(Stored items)

-*-

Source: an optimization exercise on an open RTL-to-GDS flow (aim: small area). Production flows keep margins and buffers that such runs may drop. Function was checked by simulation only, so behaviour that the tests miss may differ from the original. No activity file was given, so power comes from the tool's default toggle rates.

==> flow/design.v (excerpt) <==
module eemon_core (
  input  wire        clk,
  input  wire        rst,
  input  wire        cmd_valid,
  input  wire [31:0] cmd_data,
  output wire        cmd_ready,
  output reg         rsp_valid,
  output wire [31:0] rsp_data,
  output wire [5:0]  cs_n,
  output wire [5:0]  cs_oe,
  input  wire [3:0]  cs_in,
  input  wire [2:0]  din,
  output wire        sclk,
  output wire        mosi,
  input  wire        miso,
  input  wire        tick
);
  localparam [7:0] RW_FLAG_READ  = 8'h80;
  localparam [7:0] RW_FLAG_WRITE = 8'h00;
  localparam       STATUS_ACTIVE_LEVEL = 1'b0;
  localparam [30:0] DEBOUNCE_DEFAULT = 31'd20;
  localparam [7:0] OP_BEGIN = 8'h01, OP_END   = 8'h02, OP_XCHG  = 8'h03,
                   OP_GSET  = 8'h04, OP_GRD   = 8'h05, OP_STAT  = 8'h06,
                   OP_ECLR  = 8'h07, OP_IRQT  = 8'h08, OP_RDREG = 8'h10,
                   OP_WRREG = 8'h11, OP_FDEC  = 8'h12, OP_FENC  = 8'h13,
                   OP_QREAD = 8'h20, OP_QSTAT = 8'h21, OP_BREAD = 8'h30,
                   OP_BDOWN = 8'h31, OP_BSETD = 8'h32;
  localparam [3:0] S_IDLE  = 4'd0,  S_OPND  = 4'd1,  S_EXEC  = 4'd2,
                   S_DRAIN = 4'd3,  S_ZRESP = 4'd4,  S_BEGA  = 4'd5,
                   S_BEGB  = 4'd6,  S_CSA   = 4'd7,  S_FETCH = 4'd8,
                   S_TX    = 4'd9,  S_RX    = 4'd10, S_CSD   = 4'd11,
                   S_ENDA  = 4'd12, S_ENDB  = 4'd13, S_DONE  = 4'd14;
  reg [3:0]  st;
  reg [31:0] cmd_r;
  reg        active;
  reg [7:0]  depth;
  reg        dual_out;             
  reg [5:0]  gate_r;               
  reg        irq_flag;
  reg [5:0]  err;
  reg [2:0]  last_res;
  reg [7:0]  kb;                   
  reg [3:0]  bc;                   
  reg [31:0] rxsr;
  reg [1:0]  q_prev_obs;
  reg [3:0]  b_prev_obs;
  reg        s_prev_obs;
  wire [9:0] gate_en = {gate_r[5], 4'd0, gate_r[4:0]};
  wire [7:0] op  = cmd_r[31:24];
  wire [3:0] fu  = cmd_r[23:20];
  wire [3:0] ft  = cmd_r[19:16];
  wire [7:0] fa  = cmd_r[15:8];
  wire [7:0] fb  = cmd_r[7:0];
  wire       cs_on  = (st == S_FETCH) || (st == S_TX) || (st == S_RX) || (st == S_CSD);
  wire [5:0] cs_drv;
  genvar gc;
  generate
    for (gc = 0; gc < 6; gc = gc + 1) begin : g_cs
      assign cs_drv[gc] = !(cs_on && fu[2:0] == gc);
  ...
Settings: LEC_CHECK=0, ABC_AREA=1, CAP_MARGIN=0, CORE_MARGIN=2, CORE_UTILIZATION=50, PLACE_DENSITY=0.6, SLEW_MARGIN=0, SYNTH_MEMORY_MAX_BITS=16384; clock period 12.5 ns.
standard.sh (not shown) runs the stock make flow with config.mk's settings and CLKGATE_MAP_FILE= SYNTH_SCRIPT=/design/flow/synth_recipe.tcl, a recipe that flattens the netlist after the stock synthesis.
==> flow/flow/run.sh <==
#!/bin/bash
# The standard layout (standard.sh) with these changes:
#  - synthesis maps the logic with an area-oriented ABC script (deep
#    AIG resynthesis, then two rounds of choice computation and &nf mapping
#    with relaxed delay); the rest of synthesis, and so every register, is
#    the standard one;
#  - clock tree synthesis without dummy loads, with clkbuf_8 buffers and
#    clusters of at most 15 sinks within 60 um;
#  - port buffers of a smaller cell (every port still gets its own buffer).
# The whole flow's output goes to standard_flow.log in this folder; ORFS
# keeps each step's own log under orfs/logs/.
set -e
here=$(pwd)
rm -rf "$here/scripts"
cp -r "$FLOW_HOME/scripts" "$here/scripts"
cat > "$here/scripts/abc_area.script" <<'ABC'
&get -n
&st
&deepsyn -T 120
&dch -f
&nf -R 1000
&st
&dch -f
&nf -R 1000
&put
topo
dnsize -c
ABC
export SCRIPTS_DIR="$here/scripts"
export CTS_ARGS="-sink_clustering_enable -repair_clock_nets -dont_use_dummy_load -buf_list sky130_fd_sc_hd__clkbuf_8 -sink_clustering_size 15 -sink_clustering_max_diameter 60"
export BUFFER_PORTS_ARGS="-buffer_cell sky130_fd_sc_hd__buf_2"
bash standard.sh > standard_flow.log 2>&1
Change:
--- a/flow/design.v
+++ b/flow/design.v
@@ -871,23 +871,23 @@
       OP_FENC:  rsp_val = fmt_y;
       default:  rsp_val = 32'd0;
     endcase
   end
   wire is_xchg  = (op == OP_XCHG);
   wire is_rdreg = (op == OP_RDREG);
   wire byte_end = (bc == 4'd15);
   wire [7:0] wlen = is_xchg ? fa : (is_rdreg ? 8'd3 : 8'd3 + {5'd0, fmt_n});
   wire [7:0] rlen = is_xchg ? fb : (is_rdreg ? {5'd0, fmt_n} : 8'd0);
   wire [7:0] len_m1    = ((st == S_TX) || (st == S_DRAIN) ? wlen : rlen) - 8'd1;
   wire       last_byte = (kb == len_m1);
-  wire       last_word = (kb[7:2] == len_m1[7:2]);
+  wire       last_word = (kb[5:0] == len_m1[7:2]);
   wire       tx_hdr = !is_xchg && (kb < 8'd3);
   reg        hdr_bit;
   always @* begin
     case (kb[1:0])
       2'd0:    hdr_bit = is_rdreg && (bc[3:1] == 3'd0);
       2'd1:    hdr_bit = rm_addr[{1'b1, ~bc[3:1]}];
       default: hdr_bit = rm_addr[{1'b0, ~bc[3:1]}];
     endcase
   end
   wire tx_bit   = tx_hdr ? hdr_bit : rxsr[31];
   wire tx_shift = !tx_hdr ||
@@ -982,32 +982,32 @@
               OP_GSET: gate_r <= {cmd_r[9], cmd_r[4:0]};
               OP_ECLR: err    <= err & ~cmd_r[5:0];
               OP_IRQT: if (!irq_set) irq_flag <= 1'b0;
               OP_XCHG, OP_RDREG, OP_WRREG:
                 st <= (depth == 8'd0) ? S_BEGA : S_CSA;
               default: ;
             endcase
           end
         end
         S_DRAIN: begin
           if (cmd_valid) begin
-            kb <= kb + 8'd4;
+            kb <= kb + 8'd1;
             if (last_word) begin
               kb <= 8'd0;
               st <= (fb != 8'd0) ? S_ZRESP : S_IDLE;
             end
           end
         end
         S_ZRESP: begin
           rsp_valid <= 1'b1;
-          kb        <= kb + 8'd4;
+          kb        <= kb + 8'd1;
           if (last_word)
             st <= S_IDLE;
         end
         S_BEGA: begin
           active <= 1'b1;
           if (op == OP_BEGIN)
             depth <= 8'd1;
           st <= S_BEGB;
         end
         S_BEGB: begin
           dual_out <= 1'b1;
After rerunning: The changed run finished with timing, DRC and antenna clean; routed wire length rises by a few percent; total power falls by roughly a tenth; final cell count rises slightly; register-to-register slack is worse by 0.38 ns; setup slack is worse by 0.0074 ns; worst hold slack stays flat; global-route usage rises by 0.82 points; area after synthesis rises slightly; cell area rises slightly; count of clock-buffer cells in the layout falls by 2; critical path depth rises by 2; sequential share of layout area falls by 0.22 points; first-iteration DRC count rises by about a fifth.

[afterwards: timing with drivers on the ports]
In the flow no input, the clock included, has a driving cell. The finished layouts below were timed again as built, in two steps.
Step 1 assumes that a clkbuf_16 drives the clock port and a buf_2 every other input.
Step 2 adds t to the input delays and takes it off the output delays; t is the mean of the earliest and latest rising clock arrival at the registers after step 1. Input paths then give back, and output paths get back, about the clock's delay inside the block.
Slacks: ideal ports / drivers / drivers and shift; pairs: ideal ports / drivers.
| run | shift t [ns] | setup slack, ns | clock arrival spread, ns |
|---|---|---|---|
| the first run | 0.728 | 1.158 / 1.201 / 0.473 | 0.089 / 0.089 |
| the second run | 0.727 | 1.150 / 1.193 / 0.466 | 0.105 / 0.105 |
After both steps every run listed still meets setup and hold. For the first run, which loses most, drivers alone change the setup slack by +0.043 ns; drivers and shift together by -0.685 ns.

-*-

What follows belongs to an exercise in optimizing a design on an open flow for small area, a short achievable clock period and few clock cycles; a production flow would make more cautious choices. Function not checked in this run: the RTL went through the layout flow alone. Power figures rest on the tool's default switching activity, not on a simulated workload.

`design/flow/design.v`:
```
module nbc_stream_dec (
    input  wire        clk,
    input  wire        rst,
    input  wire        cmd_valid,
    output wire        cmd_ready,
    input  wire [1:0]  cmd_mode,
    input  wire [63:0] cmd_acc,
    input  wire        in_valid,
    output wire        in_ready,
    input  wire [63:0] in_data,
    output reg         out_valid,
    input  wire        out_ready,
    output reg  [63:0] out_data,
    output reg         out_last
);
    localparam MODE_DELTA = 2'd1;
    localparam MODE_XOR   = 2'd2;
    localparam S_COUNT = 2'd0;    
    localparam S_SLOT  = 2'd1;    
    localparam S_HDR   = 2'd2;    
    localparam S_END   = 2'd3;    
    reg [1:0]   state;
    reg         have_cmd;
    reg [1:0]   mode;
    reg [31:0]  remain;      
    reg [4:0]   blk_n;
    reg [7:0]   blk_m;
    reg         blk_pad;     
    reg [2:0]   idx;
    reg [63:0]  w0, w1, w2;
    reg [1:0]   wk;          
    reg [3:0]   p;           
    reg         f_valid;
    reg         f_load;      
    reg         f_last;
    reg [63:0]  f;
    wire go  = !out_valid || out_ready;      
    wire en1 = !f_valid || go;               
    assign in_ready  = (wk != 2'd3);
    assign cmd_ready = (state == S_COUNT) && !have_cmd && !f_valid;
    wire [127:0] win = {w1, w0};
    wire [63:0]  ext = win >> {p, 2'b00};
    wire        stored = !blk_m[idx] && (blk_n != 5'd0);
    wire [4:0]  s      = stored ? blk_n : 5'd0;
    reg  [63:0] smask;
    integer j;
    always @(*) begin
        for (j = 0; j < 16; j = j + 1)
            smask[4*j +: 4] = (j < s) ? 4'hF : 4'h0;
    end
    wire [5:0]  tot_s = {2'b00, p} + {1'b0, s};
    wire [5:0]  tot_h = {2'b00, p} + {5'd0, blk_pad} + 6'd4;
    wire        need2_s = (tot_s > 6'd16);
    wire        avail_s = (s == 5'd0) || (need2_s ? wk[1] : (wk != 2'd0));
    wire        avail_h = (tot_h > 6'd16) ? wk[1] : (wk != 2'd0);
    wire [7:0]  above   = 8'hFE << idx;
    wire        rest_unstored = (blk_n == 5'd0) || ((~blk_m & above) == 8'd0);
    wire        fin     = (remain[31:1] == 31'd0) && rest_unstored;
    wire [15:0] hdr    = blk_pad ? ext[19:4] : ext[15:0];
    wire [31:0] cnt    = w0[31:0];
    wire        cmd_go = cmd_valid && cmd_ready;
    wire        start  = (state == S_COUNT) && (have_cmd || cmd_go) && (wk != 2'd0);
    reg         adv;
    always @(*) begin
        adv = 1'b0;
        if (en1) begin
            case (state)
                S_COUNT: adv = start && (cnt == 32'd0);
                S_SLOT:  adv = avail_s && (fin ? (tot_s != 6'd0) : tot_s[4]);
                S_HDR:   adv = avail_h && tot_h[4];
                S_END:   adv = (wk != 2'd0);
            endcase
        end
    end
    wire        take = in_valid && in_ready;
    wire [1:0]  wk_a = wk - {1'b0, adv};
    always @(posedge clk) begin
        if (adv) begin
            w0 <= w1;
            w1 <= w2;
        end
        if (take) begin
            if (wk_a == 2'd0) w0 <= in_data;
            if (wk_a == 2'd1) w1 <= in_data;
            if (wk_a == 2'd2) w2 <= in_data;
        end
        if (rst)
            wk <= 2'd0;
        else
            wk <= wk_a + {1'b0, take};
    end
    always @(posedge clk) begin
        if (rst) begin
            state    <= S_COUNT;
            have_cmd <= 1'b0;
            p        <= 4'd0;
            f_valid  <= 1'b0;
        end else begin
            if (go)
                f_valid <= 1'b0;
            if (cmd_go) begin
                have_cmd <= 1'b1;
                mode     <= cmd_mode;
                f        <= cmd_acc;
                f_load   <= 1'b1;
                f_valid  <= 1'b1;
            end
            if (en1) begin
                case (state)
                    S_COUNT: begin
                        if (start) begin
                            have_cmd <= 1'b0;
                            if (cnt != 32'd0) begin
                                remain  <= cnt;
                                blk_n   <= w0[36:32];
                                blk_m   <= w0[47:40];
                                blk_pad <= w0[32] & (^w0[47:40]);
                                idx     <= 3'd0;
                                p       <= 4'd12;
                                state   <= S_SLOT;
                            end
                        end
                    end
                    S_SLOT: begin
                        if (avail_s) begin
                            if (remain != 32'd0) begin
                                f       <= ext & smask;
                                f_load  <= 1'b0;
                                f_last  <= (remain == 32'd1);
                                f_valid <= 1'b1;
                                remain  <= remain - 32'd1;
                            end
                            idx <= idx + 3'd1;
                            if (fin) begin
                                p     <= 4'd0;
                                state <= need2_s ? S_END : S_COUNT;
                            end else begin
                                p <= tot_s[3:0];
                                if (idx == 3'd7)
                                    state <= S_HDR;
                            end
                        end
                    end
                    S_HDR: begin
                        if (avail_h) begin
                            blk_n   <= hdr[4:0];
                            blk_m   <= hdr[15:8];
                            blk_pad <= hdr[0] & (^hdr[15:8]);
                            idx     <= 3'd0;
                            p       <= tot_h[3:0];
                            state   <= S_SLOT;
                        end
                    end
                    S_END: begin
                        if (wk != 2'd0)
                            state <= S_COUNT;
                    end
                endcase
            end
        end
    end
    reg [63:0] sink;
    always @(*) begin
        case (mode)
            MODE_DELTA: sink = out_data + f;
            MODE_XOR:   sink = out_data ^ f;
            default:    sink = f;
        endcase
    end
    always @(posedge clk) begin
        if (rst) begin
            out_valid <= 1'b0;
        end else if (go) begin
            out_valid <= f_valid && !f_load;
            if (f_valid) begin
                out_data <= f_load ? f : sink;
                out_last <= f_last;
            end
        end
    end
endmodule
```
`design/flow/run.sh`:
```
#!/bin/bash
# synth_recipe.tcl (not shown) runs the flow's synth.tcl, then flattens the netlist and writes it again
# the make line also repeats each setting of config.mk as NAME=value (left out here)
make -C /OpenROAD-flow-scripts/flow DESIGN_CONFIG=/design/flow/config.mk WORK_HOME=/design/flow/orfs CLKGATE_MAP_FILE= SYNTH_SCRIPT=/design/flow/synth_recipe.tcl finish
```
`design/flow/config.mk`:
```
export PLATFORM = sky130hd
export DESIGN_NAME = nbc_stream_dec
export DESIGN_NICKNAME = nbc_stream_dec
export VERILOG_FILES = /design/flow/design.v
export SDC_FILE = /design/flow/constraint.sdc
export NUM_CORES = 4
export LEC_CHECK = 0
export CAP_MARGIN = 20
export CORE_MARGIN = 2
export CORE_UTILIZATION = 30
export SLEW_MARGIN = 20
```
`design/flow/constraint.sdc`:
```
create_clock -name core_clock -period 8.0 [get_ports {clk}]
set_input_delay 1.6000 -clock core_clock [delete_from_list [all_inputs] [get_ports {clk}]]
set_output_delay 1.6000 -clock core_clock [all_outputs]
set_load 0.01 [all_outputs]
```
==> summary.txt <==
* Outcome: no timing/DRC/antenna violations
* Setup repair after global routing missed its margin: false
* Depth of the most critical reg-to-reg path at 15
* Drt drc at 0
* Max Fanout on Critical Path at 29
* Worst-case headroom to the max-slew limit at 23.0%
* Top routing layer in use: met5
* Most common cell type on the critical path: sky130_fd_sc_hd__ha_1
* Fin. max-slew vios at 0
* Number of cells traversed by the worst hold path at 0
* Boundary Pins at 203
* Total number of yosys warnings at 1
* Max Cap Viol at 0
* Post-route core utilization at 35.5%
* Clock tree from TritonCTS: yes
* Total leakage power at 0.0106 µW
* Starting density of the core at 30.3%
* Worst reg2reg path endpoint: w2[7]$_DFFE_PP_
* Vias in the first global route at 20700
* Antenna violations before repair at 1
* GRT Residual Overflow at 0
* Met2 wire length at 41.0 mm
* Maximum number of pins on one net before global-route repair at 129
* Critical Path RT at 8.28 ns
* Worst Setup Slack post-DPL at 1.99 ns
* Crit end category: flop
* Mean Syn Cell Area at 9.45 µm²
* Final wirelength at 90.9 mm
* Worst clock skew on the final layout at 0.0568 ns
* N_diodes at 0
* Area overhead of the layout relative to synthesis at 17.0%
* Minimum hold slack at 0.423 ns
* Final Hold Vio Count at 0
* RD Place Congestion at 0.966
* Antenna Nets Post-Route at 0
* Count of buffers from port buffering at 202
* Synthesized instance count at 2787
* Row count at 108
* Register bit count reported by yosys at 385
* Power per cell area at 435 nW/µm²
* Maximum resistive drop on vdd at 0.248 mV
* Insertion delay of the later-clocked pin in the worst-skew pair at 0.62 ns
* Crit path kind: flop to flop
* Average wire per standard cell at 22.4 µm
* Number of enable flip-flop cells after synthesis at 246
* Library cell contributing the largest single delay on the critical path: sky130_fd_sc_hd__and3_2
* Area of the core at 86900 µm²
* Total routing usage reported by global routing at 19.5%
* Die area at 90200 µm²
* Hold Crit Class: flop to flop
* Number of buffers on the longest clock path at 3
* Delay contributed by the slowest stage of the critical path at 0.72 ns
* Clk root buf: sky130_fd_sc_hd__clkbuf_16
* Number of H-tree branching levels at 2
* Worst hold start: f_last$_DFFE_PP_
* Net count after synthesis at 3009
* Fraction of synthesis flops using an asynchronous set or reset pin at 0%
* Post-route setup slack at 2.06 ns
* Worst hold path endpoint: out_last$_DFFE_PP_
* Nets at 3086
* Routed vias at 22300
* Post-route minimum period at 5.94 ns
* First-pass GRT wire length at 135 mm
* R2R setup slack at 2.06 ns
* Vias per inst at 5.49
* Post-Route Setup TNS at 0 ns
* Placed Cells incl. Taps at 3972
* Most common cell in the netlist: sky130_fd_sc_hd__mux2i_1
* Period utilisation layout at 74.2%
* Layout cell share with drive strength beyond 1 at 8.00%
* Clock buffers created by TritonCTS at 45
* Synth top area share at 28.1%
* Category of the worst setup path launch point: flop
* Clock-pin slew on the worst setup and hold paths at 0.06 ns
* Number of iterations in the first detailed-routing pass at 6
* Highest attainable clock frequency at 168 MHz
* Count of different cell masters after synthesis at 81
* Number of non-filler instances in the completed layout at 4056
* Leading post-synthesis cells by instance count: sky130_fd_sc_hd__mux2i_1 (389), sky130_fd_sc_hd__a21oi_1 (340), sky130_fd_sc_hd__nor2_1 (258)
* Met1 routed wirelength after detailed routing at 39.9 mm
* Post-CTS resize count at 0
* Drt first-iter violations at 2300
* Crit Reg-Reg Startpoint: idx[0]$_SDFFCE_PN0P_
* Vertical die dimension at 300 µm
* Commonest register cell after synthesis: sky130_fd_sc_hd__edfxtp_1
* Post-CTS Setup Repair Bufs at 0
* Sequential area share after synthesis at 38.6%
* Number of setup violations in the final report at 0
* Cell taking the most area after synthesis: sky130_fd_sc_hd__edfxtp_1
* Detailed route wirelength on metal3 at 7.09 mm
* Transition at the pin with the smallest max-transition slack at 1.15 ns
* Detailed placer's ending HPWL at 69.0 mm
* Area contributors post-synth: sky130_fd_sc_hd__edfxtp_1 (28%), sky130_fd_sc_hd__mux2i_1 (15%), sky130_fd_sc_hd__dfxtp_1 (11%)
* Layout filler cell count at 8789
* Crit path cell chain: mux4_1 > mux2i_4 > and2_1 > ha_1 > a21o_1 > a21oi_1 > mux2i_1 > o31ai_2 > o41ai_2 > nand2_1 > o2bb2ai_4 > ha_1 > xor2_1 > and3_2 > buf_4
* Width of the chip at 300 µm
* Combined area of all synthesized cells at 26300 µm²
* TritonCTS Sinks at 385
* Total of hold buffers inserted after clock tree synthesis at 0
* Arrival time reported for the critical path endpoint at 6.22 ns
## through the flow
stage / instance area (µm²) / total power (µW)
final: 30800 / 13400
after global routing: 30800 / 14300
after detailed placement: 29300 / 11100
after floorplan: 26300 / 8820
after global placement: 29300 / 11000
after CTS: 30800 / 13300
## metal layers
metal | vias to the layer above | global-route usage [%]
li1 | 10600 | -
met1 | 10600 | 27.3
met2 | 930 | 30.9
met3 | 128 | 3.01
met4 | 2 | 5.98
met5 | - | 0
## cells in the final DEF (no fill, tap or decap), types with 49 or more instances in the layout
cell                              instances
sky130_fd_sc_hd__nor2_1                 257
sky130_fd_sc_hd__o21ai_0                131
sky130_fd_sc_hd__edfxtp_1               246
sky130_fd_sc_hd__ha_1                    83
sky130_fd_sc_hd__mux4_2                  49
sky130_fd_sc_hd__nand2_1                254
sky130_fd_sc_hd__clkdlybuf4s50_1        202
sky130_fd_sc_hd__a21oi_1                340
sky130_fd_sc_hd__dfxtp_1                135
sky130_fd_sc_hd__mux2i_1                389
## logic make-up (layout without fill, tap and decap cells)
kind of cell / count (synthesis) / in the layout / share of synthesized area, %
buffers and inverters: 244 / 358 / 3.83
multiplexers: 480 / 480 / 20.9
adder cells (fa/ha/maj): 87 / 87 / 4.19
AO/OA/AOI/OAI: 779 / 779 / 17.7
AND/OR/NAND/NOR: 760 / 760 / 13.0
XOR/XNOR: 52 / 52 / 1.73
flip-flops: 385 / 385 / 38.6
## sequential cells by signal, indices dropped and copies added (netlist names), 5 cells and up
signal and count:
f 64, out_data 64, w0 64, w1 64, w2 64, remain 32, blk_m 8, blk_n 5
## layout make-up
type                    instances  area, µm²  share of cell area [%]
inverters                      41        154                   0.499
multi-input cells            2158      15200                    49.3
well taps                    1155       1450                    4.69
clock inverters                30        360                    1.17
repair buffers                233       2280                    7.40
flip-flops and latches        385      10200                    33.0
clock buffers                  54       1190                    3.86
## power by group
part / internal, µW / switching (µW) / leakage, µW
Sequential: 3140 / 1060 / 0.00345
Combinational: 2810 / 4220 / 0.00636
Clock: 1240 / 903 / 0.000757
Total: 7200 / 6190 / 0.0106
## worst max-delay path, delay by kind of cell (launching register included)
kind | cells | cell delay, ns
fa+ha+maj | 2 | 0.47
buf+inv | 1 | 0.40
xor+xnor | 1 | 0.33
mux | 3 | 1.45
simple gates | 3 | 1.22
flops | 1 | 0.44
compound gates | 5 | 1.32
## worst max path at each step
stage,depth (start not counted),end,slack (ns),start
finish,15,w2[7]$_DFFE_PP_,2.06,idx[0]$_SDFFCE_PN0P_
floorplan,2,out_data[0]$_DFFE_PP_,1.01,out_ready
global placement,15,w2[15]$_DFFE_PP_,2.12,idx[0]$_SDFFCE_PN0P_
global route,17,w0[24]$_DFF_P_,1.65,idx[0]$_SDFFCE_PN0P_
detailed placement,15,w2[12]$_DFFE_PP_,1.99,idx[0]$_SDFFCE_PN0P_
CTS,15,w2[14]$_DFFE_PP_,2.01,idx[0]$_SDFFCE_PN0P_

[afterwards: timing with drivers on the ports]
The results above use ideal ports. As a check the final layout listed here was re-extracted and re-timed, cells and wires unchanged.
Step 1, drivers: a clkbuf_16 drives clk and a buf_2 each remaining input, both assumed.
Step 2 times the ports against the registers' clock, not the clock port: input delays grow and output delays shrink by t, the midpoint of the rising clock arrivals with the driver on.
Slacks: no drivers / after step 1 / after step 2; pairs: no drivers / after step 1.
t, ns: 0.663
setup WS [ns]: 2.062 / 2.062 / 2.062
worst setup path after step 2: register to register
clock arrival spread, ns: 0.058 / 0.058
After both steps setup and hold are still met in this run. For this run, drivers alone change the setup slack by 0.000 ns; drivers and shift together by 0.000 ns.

-*-

In the data above, which lines lie between the line with "pair at 0.62 ns" and the line with "the netlist: sky130_fd_sc_hd__mux2i_1", inclusive? Print those lines exactly and nothing else.

* Insertion delay of the later-clocked pin in the worst-skew pair at 0.62 ns
* Crit path kind: flop to flop
* Average wire per standard cell at 22.4 µm
* Number of enable flip-flop cells after synthesis at 246
* Library cell contributing the largest single delay on the critical path: sky130_fd_sc_hd__and3_2
* Area of the core at 86900 µm²
* Total routing usage reported by global routing at 19.5%
* Die area at 90200 µm²
* Hold Crit Class: flop to flop
* Number of buffers on the longest clock path at 3
* Delay contributed by the slowest stage of the critical path at 0.72 ns
* Clk root buf: sky130_fd_sc_hd__clkbuf_16
* Number of H-tree branching levels at 2
* Worst hold start: f_last$_DFFE_PP_
* Net count after synthesis at 3009
* Fraction of synthesis flops using an asynchronous set or reset pin at 0%
* Post-route setup slack at 2.06 ns
* Worst hold path endpoint: out_last$_DFFE_PP_
* Nets at 3086
* Routed vias at 22300
* Post-route minimum period at 5.94 ns
* First-pass GRT wire length at 135 mm
* R2R setup slack at 2.06 ns
* Vias per inst at 5.49
* Post-Route Setup TNS at 0 ns
* Placed Cells incl. Taps at 3972
* Most common cell in the netlist: sky130_fd_sc_hd__mux2i_1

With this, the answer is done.